Set down word for word the lines that begin the entries and run through the line containing "export LEC_CHECK = 0". Give nothing further.

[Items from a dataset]
• • • • • • •
[config.mk]
export PLATFORM = sky130hd
export DESIGN_NAME = wrf_top
export DESIGN_NICKNAME = d
export VERILOG_FILES = /design/src/hdl/wrf_pkg.sv /design/src/hdl/wrf_top.sv
export SDC_FILE = /design/constraint.sdc
export NUM_CORES = 1
export LEC_CHECK = 0
export ABC_CLOCK_PERIOD_IN_PS = 3300
export BUFFER_PORTS_ARGS = -buffer_cell sky130_fd_sc_hd__buf_2
export CORE_ASPECT_RATIO = 0.5
export CORE_MARGIN = 8
export CORE_UTILIZATION = 60
export CTS_BUF_LIST = sky130_fd_sc_hd__clkbuf_16
export DETAILED_ROUTE_END_ITERATION = 8
export GPL_TIMING_DRIVEN = 0
export PLACE_DENSITY = 0.8
export SETUP_SLACK_MARGIN = 0.5
export SKIP_CTS_REPAIR_TIMING = 1
export SLEW_MARGIN = 10
export SYNTH_ARGS = -nofsm -noshare
export SYNTH_HDL_FRONTEND = slang
export SYNTH_SLANG_ARGS = --single-unit
[constraint.sdc]
create_clock -name i_clk -period 3.3 [get_ports i_clk]
set_input_delay 0.66 -clock i_clk [delete_from_list [all_inputs] [get_ports i_clk]]
set_output_delay 0.66 -clock i_clk [all_outputs]
set_load 0.005 [all_outputs]
[src/hdl/wrf_pkg.sv]
// constants for the watchdog timer and reset-cause flags block
package wrf_pkg;
   // register indices on the byte-wide register port
   localparam int ADDR_W = 2;
   localparam logic [ADDR_W-1:0] A_STATUS = 2'h0;
   localparam logic [ADDR_W-1:0] A_CTRL = 2'h1;

   // control register bit positions
   localparam int B_TIF = 7;
   localparam int B_TIE = 6;
   localparam int B_P3 = 5;
   localparam int B_CE = 4;
   localparam int B_WEN = 3;
   localparam int B_P2 = 2;
   localparam int B_P0 = 0;

   // status register bit positions
   localparam int B_WDOG = 3;
   localparam int B_BOD = 2;
   localparam int B_PIN = 1;
   localparam int B_POR = 0;

   // timing
   localparam int OSC_KHZ = 128;
   localparam int CE_CYC = 4;
   localparam logic [2:0] CE_LOAD = 3'(CE_CYC - 1);
   localparam int CNT_W = 20;
   localparam logic [CNT_W-1:0] CNT_BASE = 20'h0_0800;
   localparam logic [CNT_W-1:0] CNT_ONE = 20'h0_0001;
   localparam logic [3:0] PER_MAX = 4'h9;
   localparam logic [3:0] PER_RST = 4'h0;
   localparam int DLY_W = 16;
   localparam logic [DLY_W-1:0] DLY_ONE = 16'h0001;

   typedef enum logic [3:0] {
      ST_RUN = 4'h1,
      ST_PULSE = 4'h2,
      ST_HOLD = 4'h4,
      ST_DELAY = 4'h8
   } wrf_st_e;

   typedef struct packed {
      wrf_st_e st;
      logic [CNT_W-1:0] cnt;
      logic [DLY_W-1:0] dly;
      logic [3:0] per;
      logic [2:0] ce_cnt;
      logic ce;
      logic wen;
      logic tie;
      logic tif;
      logic wdog_flag;
      logic bod_flag;
      logic pin_flag;
      logic por_flag;
      logic [7:0] rdata;
      logic irq;
      logic wdt_pulse;
      logic core_rst_n;
   } wrf_state_s;
endpackage : wrf_pkg

[src/hdl/wrf_top.sv]
// watchdog timer with change-enable protection and reset-cause flags
// Functional notes
// watchdog counts ticks of its own 128 kHz oscillator, not core clocks.
// count clears on restart instruction, on disable and on any chip reset.
// expiry in reset mode resets the chip; core restarts from reset vector.
// watchdog reset is a one-cycle pulse; start-up delay begins as it falls.
// fuse picks level 1 (off, timed disable) or level 2 (always on).
// interrupt flag sets on time-out in interrupt mode; clears on vector or write one.
// interrupt runs only with global and watchdog interrupt enables both set; with enable set, the request is held after the time-out clears irq-enable.
// enable/irq-enable pair selects stopped, interrupt, reset or interrupt then reset.
// with enable set, a time-out clears irq-enable so the next one resets.
// change-enable clears itself four cycles after being written one.
// clearing enable is accepted only while change-enable is one.
// software writes change-enable and enable as one, then enable zero within four.
// at level 2, period changes are ignored without an open change window.
// at level 2 the watchdog never disables and enable reads one.
// at level 1 the watchdog-reset flag forces enable to one.
// four-bit period on bits 5,2..0; codes 0..9 give 2048..1048576 ticks.
// watchdog, brown-out, pin flags set by their source; clear by POR or write zero.
// power-on flag set by POR; only a software zero write clears it.
// brown-out asserts reset at once; release waits for the start-up delay.
// software not using the watchdog clears its flag and enable at start.
// level 2 period change: open window, then write period with change-enable low.
// oscillator ticks and requests cross into the core clock without loss or repeat.
// reserved period codes are not taken; the previous period stays in force.
`timescale 1ns/10ps
module wrf_top
   import wrf_pkg::*;
#(
   parameter logic [DLY_W-1:0] STARTUP_CYC = 16'h0040
) (
   // clock and power-on reset
   input wire logic i_clk,
   input wire logic i_rstn,
   // watchdog oscillator tick, one core cycle per oscillator period
   input wire logic i_osc_tick,
   // fuse, high when programmed (safety level 2)
   input wire logic i_safety_level_fuse,
   // core events
   input wire logic i_restart_instruction,
   input wire logic i_irq_ack,
   input wire logic i_global_irq_en,
   // other reset sources
   input wire logic i_pin_rst,
   input wire logic i_bod_en,
   input wire logic i_bod_low,
   // register port
   input wire logic [ADDR_W-1:0] i_addr,
   input wire logic [7:0] i_wdata,
   input wire logic i_wr,
   input wire logic i_rd,
   output logic [7:0] o_rdata,
   // results
   output logic o_irq,
   output logic o_wdt_rst_pulse,
   output logic o_core_rst_n
);

   wrf_state_s s_r;
   wrf_state_s s_nxt;

   logic wen_eff;
   logic running;
   logic timeout;
   logic wr_ctrl;
   logic wr_stat;
   logic src_rst;
   logic [3:0] per_wr;
   logic [CNT_W-1:0] lim;

   // level 2 and a pending watchdog-reset flag both override the stored bit
   assign wen_eff = s_r.wen | i_safety_level_fuse | s_r.wdog_flag;
   assign running = wen_eff | s_r.tie;
   assign lim = (CNT_BASE << s_r.per) - CNT_ONE;
   // the tick is a one-cycle pulse already in the core domain, so each
   // oscillator period advances the count exactly once
   assign timeout = running && i_osc_tick && (s_r.cnt == lim)
      && (s_r.st == ST_RUN);
   assign wr_ctrl = i_wr && (i_addr == A_CTRL);
   assign wr_stat = i_wr && (i_addr == A_STATUS);
   assign src_rst = i_pin_rst || (i_bod_en && i_bod_low);
   assign per_wr = {i_wdata[B_P3], i_wdata[B_P2:B_P0]};

   always_comb begin
      s_nxt = s_r;
      s_nxt.rdata = 8'h00;
      s_nxt.wdt_pulse = 1'b0;

      // change window closes by itself
      if (s_r.ce) begin
         if (s_r.ce_cnt == 3'h0) begin
            s_nxt.ce = 1'b0;
         end else begin
            s_nxt.ce_cnt = s_r.ce_cnt - 3'h1;
         end
      end

      if (wr_ctrl) begin
         if (i_wdata[B_TIF]) begin
            s_nxt.tif = 1'b0;
         end
         s_nxt.tie = i_wdata[B_TIE];
         if (i_wdata[B_WEN]) begin
            s_nxt.wen = 1'b1;
         end else if (s_r.ce && !i_safety_level_fuse) begin
            s_nxt.wen = 1'b0;
         end
         // level 1 may retune freely; level 2 needs the window
         if ((per_wr <= PER_MAX) && (!i_safety_level_fuse || s_r.ce)) begin
            s_nxt.per = per_wr;
         end
         if (i_wdata[B_CE] && i_wdata[B_WEN]) begin
            s_nxt.ce = 1'b1;
            s_nxt.ce_cnt = CE_LOAD;
         end
      end

      if (wr_stat) begin
         // a written one leaves a flag alone, a zero clears it
         s_nxt.wdog_flag = s_r.wdog_flag & i_wdata[B_WDOG];
         s_nxt.bod_flag = s_r.bod_flag & i_wdata[B_BOD];
         s_nxt.pin_flag = s_r.pin_flag & i_wdata[B_PIN];
         s_nxt.por_flag = s_r.por_flag & i_wdata[B_POR];
      end

      if (i_irq_ack) begin
         s_nxt.tif = 1'b0;
      end

      // counter
      if (!running || i_restart_instruction) begin
         s_nxt.cnt = '0;
      end else if (i_osc_tick) begin
         if (s_r.cnt == lim) begin
            s_nxt.cnt = '0;
         end else begin
            s_nxt.cnt = s_r.cnt + CNT_ONE;
         end
      end

      // time-out action; hardware sets win over same-cycle clears
      if (timeout) begin
         if (s_r.tie) begin
            s_nxt.tif = 1'b1;
            if (wen_eff) begin
               s_nxt.tie = 1'b0;
            end
         end else begin
            s_nxt.wdt_pulse = 1'b1;
            s_nxt.wdog_flag = 1'b1;
         end
      end

      // reset sequencer
      case (s_r.st)
         ST_RUN: begin
            if (timeout && !s_r.tie) begin
               s_nxt.st = ST_PULSE;
               s_nxt.core_rst_n = 1'b0;
            end
         end
         ST_PULSE: begin
            // delay counts from the falling edge of the one-cycle pulse
            s_nxt.st = ST_DELAY;
            s_nxt.dly = '0;
         end
         ST_HOLD: begin
            if (!src_rst) begin
               s_nxt.st = ST_DELAY;
               s_nxt.dly = '0;
            end
         end
         ST_DELAY: begin
            if (s_r.dly == STARTUP_CYC - DLY_ONE) begin
               s_nxt.st = ST_RUN;
               s_nxt.core_rst_n = 1'b1;
            end else begin
               s_nxt.dly = s_r.dly + DLY_ONE;
            end
         end
         default: begin
            s_nxt.st = ST_DELAY;
            s_nxt.dly = '0;
         end
      endcase

      // external sources take over at once from any state
      if (src_rst) begin
         s_nxt.st = ST_HOLD;
         s_nxt.core_rst_n = 1'b0;
         s_nxt.dly = '0;
         if (i_pin_rst) begin
            s_nxt.pin_flag = 1'b1;
         end
         if (i_bod_en && i_bod_low) begin
            s_nxt.bod_flag = 1'b1;
         end
      end

      // chip reset returns control to its initial state; reset-cause flags survive
      if (s_nxt.st != ST_RUN) begin
         s_nxt.cnt = '0;
         s_nxt.wen = 1'b0;
         s_nxt.tie = 1'b0;
         s_nxt.tif = 1'b0;
         s_nxt.ce = 1'b0;
         s_nxt.ce_cnt = 3'h0;
         s_nxt.per = PER_RST;
      end

      if (i_rd) begin
         case (i_addr)
            A_STATUS: begin
               s_nxt.rdata[B_WDOG] = s_r.wdog_flag;
               s_nxt.rdata[B_BOD] = s_r.bod_flag;
               s_nxt.rdata[B_PIN] = s_r.pin_flag;
               s_nxt.rdata[B_POR] = s_r.por_flag;
            end
            A_CTRL: begin
               s_nxt.rdata[B_TIF] = s_r.tif;
               s_nxt.rdata[B_TIE] = s_r.tie;
               s_nxt.rdata[B_P3] = s_r.per[3];
               s_nxt.rdata[B_CE] = s_r.ce;
               s_nxt.rdata[B_WEN] = wen_eff;
               s_nxt.rdata[B_P2:B_P0] = s_r.per[2:0];
            end
            default: begin
               s_nxt.rdata = 8'h00;
            end
         endcase
      end

      // with both enables set the time-out drops the irq enable, so the request
      // it raises is held until the flag clears, the global enable drops or the watchdog is disabled
      s_nxt.irq = s_nxt.tif && i_global_irq_en && (s_nxt.st == ST_RUN)
         && (s_nxt.tie || (wen_eff && ((timeout && s_r.tie) || s_r.irq)));
   end

   // power-on reset: the only reset that presets the power-on flag
   always_ff @(posedge i_clk or negedge i_rstn) begin
      if (!i_rstn) begin
         s_r.st <= ST_DELAY;
         s_r.cnt <= '0;
         s_r.dly <= '0;
         s_r.per <= PER_RST;
         s_r.ce_cnt <= 3'h0;
         s_r.ce <= 1'b0;
         s_r.wen <= 1'b0;
         s_r.tie <= 1'b0;
         s_r.tif <= 1'b0;
         s_r.wdog_flag <= 1'b0;
         s_r.bod_flag <= 1'b0;
         s_r.pin_flag <= 1'b0;
         s_r.por_flag <= 1'b1;
         s_r.rdata <= 8'h00;
         s_r.irq <= 1'b0;
         s_r.wdt_pulse <= 1'b0;
         s_r.core_rst_n <= 1'b0;
      end else begin
         s_r <= s_nxt;
      end
   end

   assign o_rdata = s_r.rdata;
   assign o_irq = s_r.irq;
   assign o_wdt_rst_pulse = s_r.wdt_pulse;
   assign o_core_rst_n = s_r.core_rst_n;
endmodule : wrf_top

Word level (Yosys, flattened, before mapping)
Index checks and enable logic that the tools add are counted.
{"block": "op_classes", "bitwise": 7, "mux": 39, "n_eq_ne": 11, "n_lt_le_gt_ge": 1, "shift": 1, "div": 0, "n_reduce_logical": 34, "addsub": 4, "n_mul": 0}
{"op": "$mux W20", "count": 4}
{"op": "$mux W16", "count": 2}
{"op": "$mux W4", "count": 8}
{"op": "$pmux W16 S2", "count": 1}
{"op": "$mux W11", "count": 2}
{"op": "$add A20 B1 Y20 const B", "count": 1}
{"op": "$eq A20 B20 Y1", "count": 1}
{"op": "$shl A12 B4 Y20 const A", "count": 1}
{"op": "$sub A20 B1 Y20 const B", "count": 1}
{"op": "$add A16 B1 Y16 const B", "count": 1}
{"op": "$eq A16 B6 Y1 const B", "count": 1}
{"op": "$pmux W4 S2", "count": 2}
{"op": "$logic_and A1 B1 Y1", "count": 15}
{"op": "$mux W1", "count": 14}
{"op": "$reduce_bool A3 Y1", "count": 3}
{"op": "$eq A4 B1 Y1 const B", "count": 2}
{"op": "$mux W8", "count": 1}
{"op": "$mux W3", "count": 2}
{"op": "$ne A3 B3 Y1 const B", "count": 2}
{"op": "$reduce_and A2 Y1", "count": 3}
{"op": "$logic_or A1 B1 Y1", "count": 5}
{"op": "$and A1 B1 Y1", "count": 4}
{"op": "$eq A4 B4 Y1 const B", "count": 1}
{"op": "$le A4 B4 Y1 const B", "count": 1}
{"op": "other kinds (13)", "count": 19}
{"block": "totals", "memories": 0, "regBits": 66, "mem_bits_ro": 0, "latchBits": 0, "wordCells": 114, "inputBits": 22, "ram_bits": 0, "out_inout_bits": 11}

Longest topological paths before layout
Gate-level depths: netlist of run 1.
{"block": "logic_depth", "depth_word": 15, "ltp_mapped": 14, "mapped_depth_nobuf": 10}

Worst setup path after synthesis of run 1
Ideal clock, no wire load.
{"block": "synth_path", "path_type": "register to register", "startpoint": "register s_r[25] in the netlist's numbering", "endpoint": "register s_r, in the netlist o_core_rst_n", "path_buffers": 4, "required_time_ns": 3.180, "path_stages_with_launch": 13, "setup_slack_ns": 0.570, "arrival_ns": 2.609, "setup_time_ns": 0.120, "synth_period_minus_slack_ns": 2.730, "path_cell_list": "dfrtp_1 buf_6 buf_2 nand3b_1 ha_1 buf_2 nor3b_1 o41ai_1 and4_4 nand3_2 buf_6 or3_1 o211a_1"}
{"block": "synth_between", "elab_chain_len": 8}
{"item": "start: declaration", "line": "wrf_top.sv:59", "text": "wrf_state_s s_r;"}
{"item": "start signal: assignment", "line": "wrf_top.sv:260", "text": "s_r <= s_nxt;"}
{"item": "$shl A12 B4 Y20", "line": "wrf_top.sv:74", "text": "assign lim = (CNT_BASE << s_r.per) - CNT_ONE;"}
{"item": "$sub A20 B1 Y20", "line": "wrf_top.sv:74"}
{"item": "$eq A20 B20 Y1", "line": "wrf_top.sv:77", "text": "assign timeout = running && i_osc_tick && (s_r.cnt == lim)"}
{"item": "$logic_and A1 B1 Y1", "line": "wrf_top.sv:77"}
{"item": "$logic_and A1 B1 Y1", "line": "wrf_top.sv:78", "text": "&& (s_r.st == ST_RUN);"}
{"item": "$logic_and A1 B1 Y1", "line": "wrf_top.sv:157", "text": "if (timeout && !s_r.tie) begin"}
{"item": "$ne A3 B2 Y1 (no line)"}
{"item": "$reduce_and A3 Y1 (no line)"}
No other way between the ends.
A chain may end at the register's enable or synchronous reset.

Final worst setup path of run 1
{"block": "layout_path", "startpoint": "register s_r[24] in the netlist's numbering", "endpoint": "register s_r, in the netlist o_core_rst_n"}
Same word-level chain as after synthesis.

==> impl_metrics.csv, run 1 <==
group,metric,value,unit
cells_and_area,drive_above_1_share,0.212,
synthesis,syn_area,3770,um^2
place,dp_cells,539,
critical_path,r2r-end,"o_core_rst_n$_DFFE_PN0P_",
place,portBuffers,30,
grt,globalRouteTotalUtil,0.200,
synthesis,yosys.area_share.xor_xnor,0.0577,
synthesis,synth-seq-cells,66,
power,p_sw_frac,0.217,
power,power_frac_seq,0.454,
critical_path,cp-start-kind,"register",
clocking,cts_tree,"done",
synthesis,syn_inst,421,
die,start_util,0.621,
min_path,hold_path.class,"input port to async pin",
clocking,path_clk_slew,50,ps
routing,wl_per_cell,15.9,um
sta,timing.final.crit_share,0.869,
power,p_int,1.42,mW
critical_path,path_max_fanout,6,
synthesis,synthMuxAreaShare,0.0186,
sta,finClkSkew,5.23,ps
synthesis,ys_seq_area_frac,0.438,
power,pwr-share-clk,0.506,
grt,grt_pass1_wl,14800,um
synthesis,synth_top_family_by_area,"simple AND/OR/NAND/NOR gates",
cells_and_area,fill_cells,441,
sta,min_period,2870,ps
sta,timing.fmax,0.349,GHz
run_status,outcome,"complete, no violations",
cells_and_area,multi_input_area,1980,um^2
sta,final.setup.tns,0,ps
synthesis,synth_edf_count,0,
routing,totalWireLength,8990,um
power,powerDensity,400,nW/um^2
clocking,cts_buffers,9,
die,die_h,72.1,um
cells_and_area,most-common-layout-cells,"dfrtp_1 (64), nand2_1 (41), nor2_1 (38)",
sta,slew_headroom,0.458,
sta,worst_slack,431,ps
power,p_switching,392,uW
routing,dr.pass1.iters,5,
grt,grt_pass1_vias,3234,
routing,drtIter0Drc,307,
critical_path,cp-end-kind,"register",
grt,grt.overflow.total,0,
sta,worst_pin_slew,813,ps
clocking,cts_root_buffer,"clkbuf_16",
critical_path,crit_end,"o_core_rst_n$_DFFE_PN0P_",
clocking,max-clock-path-buffers,2,
grt,grt_max_degree,67,
synthesis,synthAdderAreaFrac,0.0166,
die,die_w,128,um
critical_path,r2r_slack,430,ps
die,die-area,9240,um^2
synthesis,yosys_warnings,0,
sta,hold_violations,0,
synthesis,synth_compound_area_frac,0.139,
synthesis,synth_simple_gate_area_frac,0.272,
clocking,cts_sinks,66,
die,rows,20,
routing,vias,3354,
synthesis,syn-num-nets,448,
sta,rsz0062_at_grt,"yes",
die,core,6080,um^2
clocking,htreeDepth,3,
run,timing.max_cap.violations,0,
die,ios,33,
critical_path,worstRegToRegCells,11,
cells_and_area,seqCellArea,1650,um^2
grt,antenna_found_initial,0,
cells_and_area,fin_cells,565,
sta,slew_violations,0,
clocking,clock_latency,340,ps
routing,viasPerCell,5.94,
critical_path,worst-endpoint-arrival,3090,ps
cells_and_area,synthToLayoutAreaGrowth,19.8,%
cells_and_area,mostFrequentLayoutCell,"dfrtp_1",
place,place_congestion,0.893,
critical_path,reg2reg_from,"s_r[24]$_DFFE_PN0P_",
critical_path,path_class,"register to register",
synthesis,ys_types,59,
place,dpl_worst_slack,221,ps
place,dpl.hpwl,6080,um
power,p_comb_frac,0.040,
synthesis,synth_area_per_cell,8.97,um^2
synthesis,synth_ff_type,"dfrtp_1",
routing,drcViolationCount,0,
cells_and_area,antenna_cells,0,
power,power.leakage,1.93,nW
routing,drt.antenna.violating_nets,0,
critical_path,required,3530,ps
synthesis,synthArstFlopShare,1.00,
cells_and_area,layout.nets,499,
critical_path,cp-startpoint,"s_r[24]$_DFFE_PN0P_",
power,peakVddDrop,0.000369,V
sta,setup_violations,0,
registers in the layout, summed over array words and instances (netlist names):
signal,flops
s_r,55
o_wdt_rst_pulse,1
o_irq,1
o_core_rst_n,1
o_rdata,8
cell usage after synthesis, types with 11 or more instances:
master     n  area (um^2)
nor3_1    13         65.1
nand3_1   24          120
xnor2_1   17          149
inv_1     13         48.8
a21oi_1   18         90.1
nand2_1   42          158
nor2_1    41          154
o21ai_0   22          110
clkbuf_1  13         48.8
dfrtp_1   64         1600
a31oi_1   11         68.8
or3_1     11         68.8
worst min path at each step:
stage | start | end
6_report | i_rstn | s_r[20]$_DFF_PN0_
3_5_place_dp | s_r[11]$_DFFE_PN1P_ | s_r[11]$_DFFE_PN1P_
2_1_floorplan | i_rstn | o_core_rst_n$_DFFE_PN0P_
3_3_place_gp | s_r[11]$_DFFE_PN1P_ | s_r[11]$_DFFE_PN1P_
5_1_grt | s_r[11]$_DFFE_PN1P_ | s_r[11]$_DFFE_PN1P_
4_1_cts | i_rstn | s_r[37]$_DFFE_PN0P_
worst max-delay path, stage by stage (launching register included):
cell,delay [ps]
dfrtp_1,460
nor2_2,190
nand3b_1,170
ha_4,230
buf_8,130
nor3b_1,140
o41ai_2,330
and4_4,310
nand3_4,100
buf_6,150
or3_4,420
o211a_1,120
power groups by stage:
stage	clock [mW]	sequential [mW]	combinational [mW]
2_1_floorplan	0	0.834	0.0315
3_3_place_gp	0	0.834	0.0699
3_5_place_dp	0	0.835	0.0729
4_1_cts	0.922	0.821	0.0733
5_1_grt	0.957	0.822	0.0821
6_report	0.915	0.822	0.0724
stage by stage:
stage          total power [mW]  hold WS [ps]  instance area (um^2)   util
6_report                   1.81           419                  4520  0.744
5_1_grt                    1.86           475                  4520  0.744
4_1_cts                    1.82           460                  4320  0.711
3_5_place_dp              0.908           452                  4040  0.664
3_3_place_gp              0.904           445                  4040  0.664
2_1_floorplan             0.866           364                  3770      -
area by class of cell:
class                   instances  area share
plain buffers                  31      0.0437
clock buffers                   9      0.0498
clock inverters                 7      0.0136
inverters                      13      0.0108
multi-input cells             311       0.438
flip-flops and latches         66       0.366
well taps                      88      0.0243
repair buffers                 40      0.0542
cells by family after synthesis:
logic type | count (synthesis)
buffers and inverters | 44
XOR/XNOR | 24
flip-flops | 66
adder cells (fa/ha/maj) | 5
AND/OR/NAND/NOR | 195
multiplexers | 7
AO/OA/AOI/OAI | 80
per-layer routing:
metal | share of wire | wire, um | track usage | up-vias
met5 | 0 | 0 | 0 | -
met4 | 0.017 | 149 | 0.0809 | 0
met3 | 0.060 | 544 | 0.0592 | 20
met2 | 0.48 | 4310 | 0.320 | 113
met1 | 0.44 | 3990 | 0.250 | 1626
li1 | - | - | - | 1595
Power figures use the tool's default switching activity.
==> inputs of run 2 (changes only) <==
- BUFFER_PORTS_ARGS: -buffer_cell sky130_fd_sc_hd__buf_2 -> not set
- DONT_BUFFER_PORTS: not set -> 1
- PLACE_DENSITY: 0.8 -> 0.76
==> run 2 against run 1 <==
Effect of this change: count of clock-buffer cells in the layout unchanged; critical path depth grew 1; non-clock buffer count fell by 29; total power fell by 6.4%; sequential power hardly changed; combinational power down 43%; first-iteration DRC count shrank 20%; sequential share of layout area increased by 1.7 points; cell count fell by 5.1%; worst setup slack lost 43 ps; critical endpoint is now o_irq$_DFF_PN0_; largest power group unchanged.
• • • • • • •
Written reply:
[config.mk]
export PLATFORM = sky130hd
export DESIGN_NAME = wrf_top
export DESIGN_NICKNAME = d
export VERILOG_FILES = /design/src/hdl/wrf_pkg.sv /design/src/hdl/wrf_top.sv
export SDC_FILE = /design/constraint.sdc
export NUM_CORES = 1
export LEC_CHECK = 0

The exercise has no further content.